1. Describe the Canadian soap market.
a. What are the implications for marketing?
The soap market in Canada was worth $105 million to manufacturers in 1986. That was only the beginning, that figure was projected to grow by 5% in the years that followed. Consequently, the soap market was very competitive, even for Colgate-Palmolive. Even the average consumer could turn on the television and see the multiple advertisements being showed for soap. As simple as soap may sound, selling/marketing it is far from simple. The competition would continue at the store level, where shelf space (which was already limited) was at a premium. Retailers could basically pick and choose whom they wanted to do business with.
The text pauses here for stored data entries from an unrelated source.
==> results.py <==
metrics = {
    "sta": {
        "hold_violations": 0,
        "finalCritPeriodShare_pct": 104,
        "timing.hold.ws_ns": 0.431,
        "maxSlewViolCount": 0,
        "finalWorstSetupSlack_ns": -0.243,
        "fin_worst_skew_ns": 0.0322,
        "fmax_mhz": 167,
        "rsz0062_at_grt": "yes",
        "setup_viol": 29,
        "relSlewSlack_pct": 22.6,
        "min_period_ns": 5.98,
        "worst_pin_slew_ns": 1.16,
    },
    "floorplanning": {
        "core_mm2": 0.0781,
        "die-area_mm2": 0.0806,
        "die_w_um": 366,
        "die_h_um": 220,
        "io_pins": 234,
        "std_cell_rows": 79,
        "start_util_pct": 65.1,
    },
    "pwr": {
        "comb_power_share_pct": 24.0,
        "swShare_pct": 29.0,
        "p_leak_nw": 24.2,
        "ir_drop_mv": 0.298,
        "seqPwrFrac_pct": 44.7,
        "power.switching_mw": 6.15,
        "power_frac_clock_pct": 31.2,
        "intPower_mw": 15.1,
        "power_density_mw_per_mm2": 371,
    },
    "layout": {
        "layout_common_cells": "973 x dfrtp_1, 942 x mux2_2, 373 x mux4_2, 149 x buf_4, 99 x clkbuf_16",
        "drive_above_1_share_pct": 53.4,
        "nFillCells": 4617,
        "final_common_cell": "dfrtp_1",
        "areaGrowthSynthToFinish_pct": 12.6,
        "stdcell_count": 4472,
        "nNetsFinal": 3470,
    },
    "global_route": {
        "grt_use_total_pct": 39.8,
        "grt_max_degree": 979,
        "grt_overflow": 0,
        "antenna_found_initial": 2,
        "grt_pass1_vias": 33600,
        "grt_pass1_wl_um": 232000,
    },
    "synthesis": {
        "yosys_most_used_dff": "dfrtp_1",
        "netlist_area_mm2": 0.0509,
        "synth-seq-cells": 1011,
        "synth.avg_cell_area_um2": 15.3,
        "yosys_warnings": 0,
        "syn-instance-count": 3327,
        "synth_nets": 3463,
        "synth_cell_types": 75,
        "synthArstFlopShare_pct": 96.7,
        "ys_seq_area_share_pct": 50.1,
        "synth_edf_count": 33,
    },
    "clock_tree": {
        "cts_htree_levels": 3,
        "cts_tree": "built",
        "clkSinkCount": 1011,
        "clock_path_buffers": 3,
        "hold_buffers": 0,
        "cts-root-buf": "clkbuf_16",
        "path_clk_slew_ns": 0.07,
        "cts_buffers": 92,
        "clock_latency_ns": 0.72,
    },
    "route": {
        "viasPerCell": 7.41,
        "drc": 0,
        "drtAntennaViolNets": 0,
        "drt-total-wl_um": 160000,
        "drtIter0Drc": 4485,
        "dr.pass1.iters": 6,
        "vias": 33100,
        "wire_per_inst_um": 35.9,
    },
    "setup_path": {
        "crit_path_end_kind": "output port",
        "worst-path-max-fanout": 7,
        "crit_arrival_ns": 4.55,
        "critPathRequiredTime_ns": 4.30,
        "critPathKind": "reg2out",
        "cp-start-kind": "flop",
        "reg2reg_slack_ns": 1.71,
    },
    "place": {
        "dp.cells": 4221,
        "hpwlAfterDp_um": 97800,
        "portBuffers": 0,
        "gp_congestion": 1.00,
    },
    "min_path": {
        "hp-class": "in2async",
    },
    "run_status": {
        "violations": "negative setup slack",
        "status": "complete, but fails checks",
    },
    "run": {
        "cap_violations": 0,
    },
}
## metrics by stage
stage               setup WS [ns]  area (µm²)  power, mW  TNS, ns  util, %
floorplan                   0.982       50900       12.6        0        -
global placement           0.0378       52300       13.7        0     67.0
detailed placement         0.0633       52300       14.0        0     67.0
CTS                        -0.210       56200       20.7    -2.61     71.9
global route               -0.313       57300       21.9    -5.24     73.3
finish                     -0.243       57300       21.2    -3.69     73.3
[config.mk]
export PLATFORM = sky130hd
export DESIGN_NAME = seq_fetch
export DESIGN_NICKNAME = d
export VERILOG_FILES = /design/src/source/trialign_pkg.sv /design/src/source/seq_fetch.sv
export SDC_FILE = /design/constraint.sdc
export NUM_CORES = 1
export LEC_CHECK = 0
export BUFFER_PORTS_ARGS = -buffer_cell sky130_fd_sc_hd__buf_2
export CAP_MARGIN = 5
export CORE_ASPECT_RATIO = 2
export CORE_MARGIN = 2
export CORE_UTILIZATION = 51
export DETAILED_ROUTE_END_ITERATION = 6
export HOLD_SLACK_MARGIN = 0.03
export PLACE_DENSITY = 0.75
export SLEW_MARGIN = 20
export SYNTH_ARGS = -nofsm -noshare
export SYNTH_HDL_FRONTEND = slang
export SYNTH_SLANG_ARGS = --single-unit
[constraint.sdc]
create_clock -name CLK -period 2.8 [get_ports CLK]
set_input_delay 0.28 -clock CLK [delete_from_list [all_inputs] [get_ports CLK]]
set_output_delay 0.28 -clock CLK [all_outputs]
set_load 0.005 [all_outputs]
[src/source/trialign_pkg.sv]
package trialign_pkg;

  // sequence limits
  localparam int LEN_A_MAX  = 64;
  localparam int LEN_BC_MAX = 8;

  // widths
  localparam int SYM_BITS     = 4;
  localparam int SCORE_BITS   = 12;
  localparam int A_ADDR_BITS  = 6;
  localparam int BC_ADDR_BITS = 3;
  // wide enough to hold the maximum length itself
  localparam int LEN_A_BITS   = 7;
  localparam int LEN_BC_BITS  = 4;

  // sum-of-pairs scoring, linear gaps
  localparam int MATCH_SCORE    = 2;
  localparam int MISMATCH_SCORE = -1;
  localparam int GAP_SCORE      = -2;

  // smallest signed score, start value of the max search
  localparam int SCORE_FLOOR = -(2 ** (SCORE_BITS - 1));

  // predecessor moves of one cell
  localparam int NUM_MOVES = 7;

  // fetch FSM encoding
  localparam int FSM_BITS = 2;
  localparam logic [FSM_BITS-1:0] ST_IDLE = 2'd0;
  localparam logic [FSM_BITS-1:0] ST_LOAD = 2'd1;
  localparam logic [FSM_BITS-1:0] ST_WALK = 2'd2;

endpackage
==> config.mk <==
export PLATFORM = sky130hd
export DESIGN_NAME = cell_score
export DESIGN_NICKNAME = d
export VERILOG_FILES = /design/src/source/trialign_pkg.sv /design/src/source/cell_score.sv
export SDC_FILE = /design/constraint.sdc
export NUM_CORES = 1
export LEC_CHECK = 0
export BUFFER_PORTS_ARGS = -buffer_cell sky130_fd_sc_hd__buf_2
export CORE_ASPECT_RATIO = 0.5
export CORE_MARGIN = 2
export CORE_UTILIZATION = 60
export DETAILED_ROUTE_END_ITERATION = 12
export GPL_ROUTABILITY_DRIVEN = 1
export HOLD_SLACK_MARGIN = 0.1
export PLACE_DENSITY = 0.94
export SYNTH_ARGS = -nofsm -noshare
export SYNTH_HDL_FRONTEND = slang
export SYNTH_SLANG_ARGS = --single-unit
export TNS_END_PERCENT = 10
==> constraint.sdc <==
create_clock -name CLK -period 11.5 [get_ports CLK]
set_clock_uncertainty 0.1 [all_clocks]
set_input_delay 0.575 -clock CLK [delete_from_list [all_inputs] [get_ports CLK]]
set_output_delay 0.575 -clock CLK [all_outputs]
set_load 0.01 [all_outputs]
==> src/source/trialign_pkg.sv <==
package trialign_pkg;

  // sequence limits
  localparam int LEN_A_MAX  = 64;
  localparam int LEN_BC_MAX = 8;

  // widths
  localparam int SYM_BITS     = 4;
  localparam int SCORE_BITS   = 12;
  localparam int A_ADDR_BITS  = 6;
  localparam int BC_ADDR_BITS = 3;
  // wide enough to hold the maximum length itself
  localparam int LEN_A_BITS   = 7;
  localparam int LEN_BC_BITS  = 4;

  // sum-of-pairs scoring, linear gaps
  localparam int MATCH_SCORE    = 2;
  localparam int MISMATCH_SCORE = -1;
  localparam int GAP_SCORE      = -2;

  // smallest signed score, start value of the max search
  localparam int SCORE_FLOOR = -(2 ** (SCORE_BITS - 1));

  // predecessor moves of one cell
  localparam int NUM_MOVES = 7;

  // fetch FSM encoding
  localparam int FSM_BITS = 2;
  localparam logic [FSM_BITS-1:0] ST_IDLE = 2'd0;
  localparam logic [FSM_BITS-1:0] ST_LOAD = 2'd1;
  localparam logic [FSM_BITS-1:0] ST_WALK = 2'd2;

endpackage
==> src/source/cell_score.sv <==
`timescale 1ns/1ns

module cell_score (
  input  logic                                       CLK,
  input  logic                                       rst,
  input  logic                                       cell_valid_i,
  input  logic [trialign_pkg::SYM_BITS-1:0]           cell_sym_a_i,
  input  logic [trialign_pkg::SYM_BITS-1:0]           cell_sym_b_i,
  input  logic [trialign_pkg::SYM_BITS-1:0]           cell_sym_c_i,
  input  logic [trialign_pkg::LEN_BC_BITS-1:0]        cell_j_i,
  input  logic [trialign_pkg::LEN_BC_BITS-1:0]        cell_k_i,
  input  logic                                       cell_first_plane_i,
  input  logic                                       cell_last_i,
  input  logic signed [trialign_pkg::SCORE_BITS-1:0]  prev_jk_i,
  input  logic signed [trialign_pkg::SCORE_BITS-1:0]  prev_j1k_i,
  input  logic signed [trialign_pkg::SCORE_BITS-1:0]  prev_jk1_i,
  input  logic signed [trialign_pkg::SCORE_BITS-1:0]  prev_j1k1_i,
  input  logic signed [trialign_pkg::SCORE_BITS-1:0]  cur_j1k_i,
  input  logic signed [trialign_pkg::SCORE_BITS-1:0]  cur_jk1_i,
  input  logic signed [trialign_pkg::SCORE_BITS-1:0]  cur_j1k1_i,
  input  logic                                       score_ready_i,
  output logic                                       cell_ready_o,
  output logic                                       wr_en_o,
  output logic                                       wr_plane_o,
  output logic [trialign_pkg::LEN_BC_BITS-1:0]        wr_j_o,
  output logic [trialign_pkg::LEN_BC_BITS-1:0]        wr_k_o,
  output logic signed [trialign_pkg::SCORE_BITS-1:0]  wr_score_o,
  output logic                                       rd_plane_o,
  output logic [trialign_pkg::LEN_BC_BITS-1:0]        rd_j_o,
  output logic [trialign_pkg::LEN_BC_BITS-1:0]        rd_k_o,
  output logic signed [trialign_pkg::SCORE_BITS-1:0]  score_o,
  output logic                                       score_valid_o
);
  import trialign_pkg::*;

  logic                         plane_q;
  logic                         wr_last_q;
  logic                         xfer;
  logic                         has_i;
  logic                         has_j;
  logic                         has_k;
  logic                         fwd_jk1;
  logic signed [SCORE_BITS-1:0] jk1_val;
  logic signed [SCORE_BITS-1:0] gap2;
  logic signed [SCORE_BITS-1:0] p_ab;
  logic signed [SCORE_BITS-1:0] p_ac;
  logic signed [SCORE_BITS-1:0] p_bc;
  logic signed [SCORE_BITS-1:0] cand [NUM_MOVES];
  logic [NUM_MOVES-1:0]         cand_ok;
  logic signed [SCORE_BITS-1:0] best;

  function automatic logic signed [SCORE_BITS-1:0] pair_cost(input logic [SYM_BITS-1:0] x,
                                                             input logic [SYM_BITS-1:0] y);
    pair_cost = (x == y) ? SCORE_BITS'(MATCH_SCORE) : SCORE_BITS'(MISMATCH_SCORE);
  endfunction

  assign cell_ready_o = !score_valid_o;
  assign xfer         = cell_valid_i && cell_ready_o;

  assign has_i = !cell_first_plane_i;
  assign has_j = (cell_j_i != '0);
  assign has_k = (cell_k_i != '0);

  // parity restarts with each job and flips at each plane origin
  assign rd_plane_o = (has_j || has_k) ? plane_q : (has_i ? ~plane_q : 1'b0);
  assign rd_j_o     = cell_j_i;
  assign rd_k_o     = cell_k_i;

  // (j,k-1) is usually still in the write stage
  assign fwd_jk1 = wr_en_o && (wr_plane_o == rd_plane_o) && (wr_j_o == cell_j_i) &&
                   (wr_k_o + 1'b1 == cell_k_i);
  assign jk1_val = fwd_jk1 ? wr_score_o : cur_jk1_i;

  assign gap2 = SCORE_BITS'(2 * GAP_SCORE);
  assign p_ab = pair_cost(cell_sym_a_i, cell_sym_b_i);
  assign p_ac = pair_cost(cell_sym_a_i, cell_sym_c_i);
  assign p_bc = pair_cost(cell_sym_b_i, cell_sym_c_i);

  // one candidate per move, masked at the borders
  assign cand[0] = prev_j1k1_i + p_ab + p_ac + p_bc;
  assign cand[1] = prev_j1k_i + p_ab + gap2;
  assign cand[2] = prev_jk1_i + p_ac + gap2;
  assign cand[3] = cur_j1k1_i + p_bc + gap2;
  assign cand[4] = prev_jk_i + gap2;
  assign cand[5] = cur_j1k_i + gap2;
  assign cand[6] = jk1_val + gap2;
  assign cand_ok = {has_k, has_j, has_i, has_j && has_k, has_i && has_k,
                    has_i && has_j, has_i && has_j && has_k};

  always_comb begin
    best = SCORE_BITS'(SCORE_FLOOR);
    for (int n = 0; n < NUM_MOVES; n++) begin
      if (cand_ok[n] && (cand[n] > best)) begin
        best = cand[n];
      end
    end
    // origin cell
    if (cand_ok == '0) begin
      best = '0;
    end
  end

  always_ff @(posedge CLK or posedge rst) begin
    if (rst) begin
      plane_q       <= 1'b0;
      wr_en_o       <= 1'b0;
      score_valid_o <= 1'b0;
    end else begin
      wr_en_o <= xfer;
      if (xfer) begin
        plane_q <= rd_plane_o;
      end
      if (wr_en_o && wr_last_q) begin
        score_valid_o <= 1'b1;
      end else if (score_ready_i) begin
        score_valid_o <= 1'b0;
      end
    end
  end

  // write stage and result
  always_ff @(posedge CLK) begin
    if (xfer) begin
      wr_plane_o <= rd_plane_o;
      wr_j_o     <= cell_j_i;
      wr_k_o     <= cell_k_i;
      wr_score_o <= best;
      wr_last_q  <= cell_last_i;
    end
    if (wr_en_o && wr_last_q) begin
      score_o <= wr_score_o;
    end
  end

  a_score_hold: assert property (@(posedge CLK) disable iff (rst)
    score_valid_o && !score_ready_i |=> score_valid_o && $stable(score_o));

  a_no_wr_pending: assert property (@(posedge CLK) disable iff (rst)
    !(wr_en_o && score_valid_o));

endmodule

==> results.rst, run 1 <==
.. list-table::
   :header-rows: 1

   * - Metric
     - Value
   * - Status
     - stopped before the end
   * - Stage where the run ended
     - global routing (5_1_grt)
   * - Error msg
     - [ERROR GRT-0232] Routing congestion too high. Check the congestion heatmap in the GUI.
   * - Mean area per synthesized cell
     - 8.38 µm²
   * - Netlist Area Pre-Place
     - 8100 µm²
   * - EDFF count, synth
     - 34
   * - List of most frequent post-synthesis cells
     - 182 x inv_1, 149 x ha_1, 57 x nand2_1, 57 x xnor2_1, 56 x a21oi_1
   * - Combined global-route utilization of all metal layers
     - 85.2%
   * - Number of instances in the synthesized netlist
     - 967
   * - Number of distinct library cell variants in the gate-level netlist after synthesis
     - 70
   * - Cell Rows
     - 29
   * - H-Tree Level Count
     - 2
   * - Clk buf depth
     - 2
   * - Grt ovf
     - 268
   * - Endpoint pin with the least setup slack after global-route repair
     - wr_score_o[8]$_SDFFCE_PN0P_/D
   * - Starting density of the core
     - 62.7%
   * - Most numerous cell in the Yosys netlist
     - inv_1
   * - RePlAce Congestion
     - 0.975
   * - Root buffer cell
     - clkbuf_16
   * - # IOs
     - 155
   * - Flop and latch count out of synthesis
     - 37
   * - Port-buffer cells
     - 154
   * - Library cell occupying the most area in the post-synthesis netlist
     - ha_1
   * - Leading register cell type out of synthesis
     - edfxtp_1
   * - Number of nets in the synthesized netlist
     - 1249
   * - Register area share after synthesis
     - 13.5%
   * - Asr flop ratio synth
     - 8.11%
   * - Synth warnings
     - 0
   * - Post-DP HPWL
     - 22300 µm
   * - Maximum number of pins on one net before global-route repair
     - 26
   * - TritonCTS Sinks
     - 37
   * - Leading post-synthesis cells by cell area
     - ha_1 23%, edfxtp_1 13%, inv_1 8.4%, xnor2_1 6.2%, fa_1 5.7%
   * - Height of the die
     - 86.2 µm
   * - Fraction of synthesized cell area taken by the top area cell type
     - 23.0%
   * - Inserted Clock Buffers
     - 5
   * - Die X
     - 168 µm
   * - Worst_ep kind
     - register data pin
[kinds of logic after synthesis]
group / share of synthesized area (%)
flops: 13.5
xor+xnor: 10.8
compound gates: 14.4
simple gates: 14.7
fa+ha+maj: 28.7
buf+inv: 9.89
mux: 7.95
[stage by stage]
step	utilization, %	cell area [µm²]	setup WS, ns	hold WS, ns	std cells
floorplan	-	8380	-4.42	0.229	967
detailed placement	83.2	10800	-4.99	0.360	1477
global placement	83.2	10800	-3.99	0.346	1477
CTS	88.0	11400	-4.22	0.366	1513
[per-layer routing]
metal	overflow	global-route usage (%)
met1	4	80.0
met2	180	102
met3	6	74.0
met4	78	92.1
met5	0	44.8
[timing repair]
| item | CTS |
|---|---|
| hold endpoints to repair | 3 |
| cloned | 3 |
| setup endpoints to repair | 12 |
| buffers inserted | 24 |
| pin swaps | 28 |
| gates resized for setup | 48 |
| hold buffers | 1 |
==> inputs of run 2 (changes only) <==
--- a/config.mk
+++ b/config.mk
@@ -6,13 +6,11 @@
 export NUM_CORES = 1
 export LEC_CHECK = 0
 export BUFFER_PORTS_ARGS = -buffer_cell sky130_fd_sc_hd__buf_2
-export CORE_ASPECT_RATIO = 0.5
 export CORE_MARGIN = 2
-export CORE_UTILIZATION = 60
+export CORE_UTILIZATION = 40
 export DETAILED_ROUTE_END_ITERATION = 12
 export GPL_ROUTABILITY_DRIVEN = 1
-export HOLD_SLACK_MARGIN = 0.1
-export PLACE_DENSITY = 0.94
+export PLACE_DENSITY_LB_ADDON = 0.15
 export SYNTH_ARGS = -nofsm -noshare
 export SYNTH_HDL_FRONTEND = slang
 export SYNTH_SLANG_ARGS = --single-unit
==> results.rst, run 2 <==
.. list-table::
   :header-rows: 1

   * - Metric
     - Value
   * - Max rail drop VDD
     - 0.227 mV
   * - Hold WC Path Type
     - in2async
   * - Total Die Area
     - 21400 µm²
   * - Fraction of synthesized cell area taken by the top area cell type
     - 23.0% (unchanged)
   * - Library cell occupying the most area in the post-synthesis netlist
     - ha_1
   * - Flop and latch count out of synthesis
     - 37 (unchanged)
   * - Ratio of cells with drive above 1 in the final layout
     - 37.6%
   * - Top library cells by usage in the layout, fill and taps aside
     - 241 x buf_4, 179 x inv_1, 155 x buf_2, 141 x ha_1
   * - Final cell count without fillers
     - 1632
   * - Number of nets in the synthesized netlist
     - 1249 (unchanged)
   * - Clk buf depth
     - 2 (unchanged)
   * - Worst setup margin
     - -4.03 ns
   * - RR Endpoint
     - wr_score_o[8]
   * - Number of antenna violations at the first check in global routing
     - 1
   * - Number of instances in the synthesized netlist
     - 967 (unchanged)
   * - Crit path arrival time
     - 15.46 ns
   * - Timing-limited maximum frequency
     - 0.0644 GHz
   * - Crit path max-delay cell type
     - or4_4
   * - List of most frequent post-synthesis cells
     - 182 x inv_1, 149 x ha_1, 57 x nand2_1, 57 x xnor2_1, 56 x a21oi_1
   * - Initial DRT Pass Iterations
     - 4
   * - Placeable core area
     - 20000 µm²
   * - Setup CP Type
     - in2reg
   * - Cell Rows
     - 52 (+79%)
   * - Number of max-slew violations in the final report
     - 0
   * - Critical Path Start Type
     - primary input
   * - Largest delay contributor family on the critical path
     - compound AO/OA/AOI/OAI gates
   * - Count of antenna-violating nets left after detailed routing
     - 0
   * - TritonCTS clock tree
     - built
   * - Leakage Power
     - 5.91 nW
   * - Register area share after synthesis
     - 13.5% (unchanged)
   * - Setup repair after global routing missed its margin
     - yes
   * - Power density over the cells
     - 387 nW/µm²
   * - Top Registers
     - score_o x12, wr_score_o x12
   * - Area growth syn-to-layout
     - 43.5%
   * - Leading register cell type out of synthesis
     - edfxtp_1
   * - Insertion delay of the later-clocked pin in the worst-skew pair
     - 0.28 ns
   * - Data required time of the critical path
     - 11.43 ns
   * - Net count of the finished layout
     - 1643
   * - Post-place instance area
     - 11100 µm² (+3.5%)
   * - RePlAce Congestion
     - 0.867 (-11%)
   * - Hold bufs inserted after CTS
     - 0 (-1)
   * - Shortest clock period the worst path allows after layout
     - 15.53 ns
   * - TritonCTS Sinks
     - 37 (unchanged)
   * - Final setup vio count
     - 12
   * - Root buffer cell
     - clkbuf_16
   * - DR iter-0 viols
     - 217
   * - Port-buffer cells
     - 154 (unchanged)
   * - Depth of the worst register-to-register path
     - 23
   * - Number of antenna cells inserted
     - 0
   * - Final Cycle Share
     - 135%
   * - Synth warnings
     - 0 (unchanged)
   * - H-Tree Level Count
     - 2 (unchanged)
   * - Via count normalized by instance count
     - 4.74
   * - Failing checks
     - negative setup slack
   * - Slack of the worst reg-to-reg path
     - 6.22 ns
   * - Die X
     - 146 µm (-13%)
   * - Clock Pin Slew Worst Setup and Hold Paths
     - 0.06 ns
   * - Overall routed net length
     - 21200 µm
   * - Inserted Clock Buffers
     - 5 (unchanged)
   * - Maximum fanout encountered on the critical timing path
     - 7
   * - Cell count after placement
     - 1607 (+8.8%)
   * - EDFF count, synth
     - 34 (unchanged)
   * - Layout Cell Area excl Fill
     - 11600 µm²
   * - Netlist Area Pre-Place
     - 8100 µm² (unchanged)
   * - Transition time of the tightest slew-check pin
     - 1.22 ns
   * - Most common library cell in the layout ignoring fill and taps
     - buf_4
   * - Worst slew margin relative to its limit
     - 18.3%
   * - Leading post-synthesis cells by cell area
     - ha_1 23%, edfxtp_1 13%, inv_1 8.4%, xnor2_1 6.2%, fa_1 5.7%
   * - Post-DP HPWL
     - 18500 µm (-17%)
   * - Combined global-route utilization of all metal layers
     - 19.8%
   * - Largest incremental delay on the critical path
     - 0.56 ns
   * - Number of max-cap violations
     - 0
   * - Vias in the first global route
     - 7650
   * - Final routed wire length divided by cell count
     - 13.0 µm
   * - Final number of hold-violating endpoints
     - 0
   * - # IOs
     - 155 (unchanged)
   * - Post-Route Setup TNS
     - -47.72 ns
   * - Grt ovf
     - 0
   * - CP Buf/Inv Count
     - 10
   * - Total DRC errors in the routed layout
     - 0
   * - Crit. End Element
     - flip-flop
   * - Global-route wire length before repair
     - 35700 µm
   * - Most numerous cell in the Yosys netlist
     - inv_1
   * - Cell with the most instances on the worst path
     - ha_1
   * - Height of the die
     - 146 µm (+70%)
   * - Number of distinct library cell variants in the gate-level netlist after synthesis
     - 70 (unchanged)
   * - Status
     - finished with violations
   * - Fill cell total of the finished layout
     - 1900
   * - Mean area per synthesized cell
     - 8.38 µm² (unchanged)
   * - Maximum number of pins on one net before global-route repair
     - 26
   * - Asr flop ratio synth
     - 8.11% (unchanged)
   * - Source of the worst register-to-register timing path
     - wr_k_o[0]
   * - Starting density of the core
     - 40.4% (-22 points)
   * - Vias after detailed routing
     - 7733
run 2: cell counts after synthesis:
No cell type changed its count.
run 2: cell families (layout without fill, tap and decap cells):
logic type / Yosys count / after routing / share of synthesized area, %
compound gates: 173 / 173 / 14.4
xor+xnor: 100 / 100 / 10.8
fa+ha+maj: 172 / 172 / 28.7
buf+inv: 201 / 595 / 9.89
flops: 37 / 37 / 13.5
mux: 59 / 60 / 7.95
simple gates: 225 / 225 / 14.7
run 2: worst max path at each step:
stage | start | end | slack [ns] | cells past startpoint
5_1_grt | cell_sym_c_i[1] | wr_score_o[8] | -5.05 | 89
3_3_place_gp | cell_sym_b_i[0] | wr_score_o[0] | -4.40 | 78
2_1_floorplan | cell_sym_b_i[0] | wr_score_o[8] | -4.42 | 86
3_5_place_dp | cell_sym_b_i[0] | wr_score_o[0] | -4.65 | 78
4_1_cts | cell_sym_b_i[3] | wr_score_o[8] | -3.93 | 86
6_report | cell_sym_b_i[0] | wr_score_o[8] | -4.03 | 83
run 2: layer usage:
metal	up-vias	track usage (%)	wire [µm]
met2	172	34.6	9790
met3	26	1.41	727
met1	3437	27.0	10400
met4	2	3.88	344
li1	4096	-	-
met5	-	0	13
run 2: what timing repair did:
| item | 4_1_cts | 5_1_grt |
|---|---|---|
| pin swaps | 12 | 18 |
| gates resized for setup | 22 | 22 |
| buffers inserted | 8 | 7 |
| cloned | 1 | 1 |
| setup endpoints to repair | 12 | 12 |
run 2: cell type report:
| class | count | area [µm²] | area share, % |
|---|---|---|---|
| multi-input cells | 730 | 6630 | 57.1 |
| inverters | 182 | 683 | 5.88 |
| repair buffers | 405 | 2700 | 23.3 |
| clock inverters | 3 | 46.3 | 0.398 |
| flip-flops and latches | 37 | 1100 | 9.43 |
| clock buffers | 5 | 125 | 1.08 |
| well taps | 270 | 338 | 2.91 |
run 2: power breakdown:
group	total (mW)	internal, mW	switching [mW]
Sequential	0.261	0.235	0.0259
Clock	0.154	0.102	0.0514
Combinational	4.08	2.22	1.86
Total	4.50	2.56	1.94
run 2: per-stage QoR:
stage / worst slack [ns] / total power, mW / hold WS (ns) / utilization (%)
2_1_floorplan: -4.42 / 2.50 / 0.229 / -
3_5_place_dp: -4.65 / 3.97 / 0.361 / 55.5
6_report: -4.03 / 4.50 / 0.0678 / 58.0
4_1_cts: -3.93 / 4.30 / 0.0670 / 57.1
3_3_place_gp: -4.40 / 3.92 / 0.353 / 55.5
5_1_grt: -5.05 / 4.94 / 0.0809 / 58.0
run 2: worst register-to-register path: stages (launching register included):
cell,delay (ns)
edfxtp_1,0.45
ha_1,0.34
xor2_1,0.15
nor4_1,0.40
o2111ai_2,0.67
mux2i_1,0.60
ha_1,0.31
inv_1,0.08
ha_1,0.24
o21a_1,0.11
o21ai_1,0.12
nand2b_1,0.07
a21oi_2,0.12
nor2b_1,0.05
o21ai_1,0.13
nand2b_1,0.08
a21oi_2,0.11
nor2b_1,0.05
o21ai_1,0.11
nand2_1,0.06
o311ai_1,0.07
o21ai_1,0.10
nand2b_1,0.20
mux2_4,0.32
Power figures use the tool's default switching activity.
The entirety of a brand was at the hands of the retailer who had the upper hand. They got to choose which soaps to carry and which soaps to drop. Now the question arises of why was the soap market so competitive? The competition can be caused by many reasons. “There were many brands and new variants of existing brands, whose only method of survival was to steal share from other products in the market”. “Technological advances were slowing and relaunches were increasingly cosmetic in nature”. Finally, the most important in my opinion, “ Trends toward larger bundle packs had developed, which reduced the number of purchases each consumer made during the year”.
2. What do you think of the Cleopatra marketing strategy?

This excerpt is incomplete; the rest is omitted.